Career NFL statistics
- Rushing attempts: 1,031
- Rushing yards: 4,072
- Rushing touchdowns: 34
- Stats at Pro Football Reference

= Tony Galbreath =

American football player (born 1954)

Tony Dale Galbreath (born January 29, 1954) is an American former professional football player who was a running back in the National Football League (NFL) for the New Orleans Saints, Minnesota Vikings, and New York Giants. He played college football for the Missouri Tigers and was selected in the second round of the 1976 NFL draft.

Galbreath was an All-Big Eight running back for the Missouri Tigers in 1974. He was elected team captain for the 1975 season and still ranks among the Tigers' all-time leading rushers, despite the fact that he played just two years of football after transferring from Indian Hill (Iowa) Junior College.

Galbreath was a rookie in 1976 with the New Orleans Saints and was part of the "Thunder and Lightning" backfield, along with Saints' first round pick Chuck Muncie. Galbreath quickly became one of the top pass-catching running backs in the NFL. As a rookie, he was the NFL's sixth leading receiver. In 1978, his third season with the Saints, he finished second in the NFL in receiving. He played with the Saints for five seasons, and when he left the Saints, he ranked second in all-time rushing yards for the team.

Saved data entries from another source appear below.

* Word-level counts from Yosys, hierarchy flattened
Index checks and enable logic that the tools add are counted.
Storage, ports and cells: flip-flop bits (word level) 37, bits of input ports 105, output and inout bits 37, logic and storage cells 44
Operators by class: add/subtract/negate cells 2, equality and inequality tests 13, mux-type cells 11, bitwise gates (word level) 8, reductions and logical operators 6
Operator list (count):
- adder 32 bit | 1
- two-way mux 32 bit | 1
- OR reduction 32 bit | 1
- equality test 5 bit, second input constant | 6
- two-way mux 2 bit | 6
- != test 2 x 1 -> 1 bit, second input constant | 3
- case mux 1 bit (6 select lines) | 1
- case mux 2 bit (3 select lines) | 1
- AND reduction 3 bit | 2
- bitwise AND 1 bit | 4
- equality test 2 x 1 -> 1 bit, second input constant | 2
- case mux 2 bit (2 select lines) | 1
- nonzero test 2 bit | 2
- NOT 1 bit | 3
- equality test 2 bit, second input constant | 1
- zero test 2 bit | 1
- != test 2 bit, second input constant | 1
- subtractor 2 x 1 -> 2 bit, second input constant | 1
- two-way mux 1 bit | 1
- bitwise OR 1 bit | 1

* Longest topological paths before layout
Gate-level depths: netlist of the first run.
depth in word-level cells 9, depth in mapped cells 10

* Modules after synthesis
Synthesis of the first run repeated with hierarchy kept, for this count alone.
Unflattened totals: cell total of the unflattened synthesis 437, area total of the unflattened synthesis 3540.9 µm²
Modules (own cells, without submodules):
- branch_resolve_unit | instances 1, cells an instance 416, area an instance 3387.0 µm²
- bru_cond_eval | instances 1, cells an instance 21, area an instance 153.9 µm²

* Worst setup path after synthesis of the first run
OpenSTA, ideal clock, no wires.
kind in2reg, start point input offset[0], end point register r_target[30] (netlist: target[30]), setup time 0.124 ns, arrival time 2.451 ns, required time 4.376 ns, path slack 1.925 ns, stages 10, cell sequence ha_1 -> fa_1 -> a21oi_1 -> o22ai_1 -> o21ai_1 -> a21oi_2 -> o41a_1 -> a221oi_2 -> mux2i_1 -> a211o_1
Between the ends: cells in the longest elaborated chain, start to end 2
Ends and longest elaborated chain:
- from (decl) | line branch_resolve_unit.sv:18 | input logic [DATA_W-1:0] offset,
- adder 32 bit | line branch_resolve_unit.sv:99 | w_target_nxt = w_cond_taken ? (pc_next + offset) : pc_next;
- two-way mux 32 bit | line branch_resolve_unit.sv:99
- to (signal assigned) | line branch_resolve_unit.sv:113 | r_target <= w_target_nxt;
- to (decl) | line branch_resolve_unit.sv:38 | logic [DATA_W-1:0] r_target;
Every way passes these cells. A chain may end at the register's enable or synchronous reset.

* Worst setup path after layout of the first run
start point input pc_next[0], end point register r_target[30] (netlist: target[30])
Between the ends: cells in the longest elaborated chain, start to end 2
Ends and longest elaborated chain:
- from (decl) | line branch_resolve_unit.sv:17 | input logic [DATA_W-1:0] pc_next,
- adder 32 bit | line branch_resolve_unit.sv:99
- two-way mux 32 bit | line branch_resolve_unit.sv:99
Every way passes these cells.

Galbreath was traded to the Minnesota Vikings in 1981. He played three years for the Vikings, primarily as a pass-catching back and blocker. Galbreath went to the New York Giants in 1984, essentially fulfilling the same role. He played four seasons with the Giants, including the 1986 season in which the Giants won the Super Bowl (Super Bowl XXI), as Galbreath was the team's second leading receiver. He retired after the 1987 season as the most prolific pass-catching running back in NFL history.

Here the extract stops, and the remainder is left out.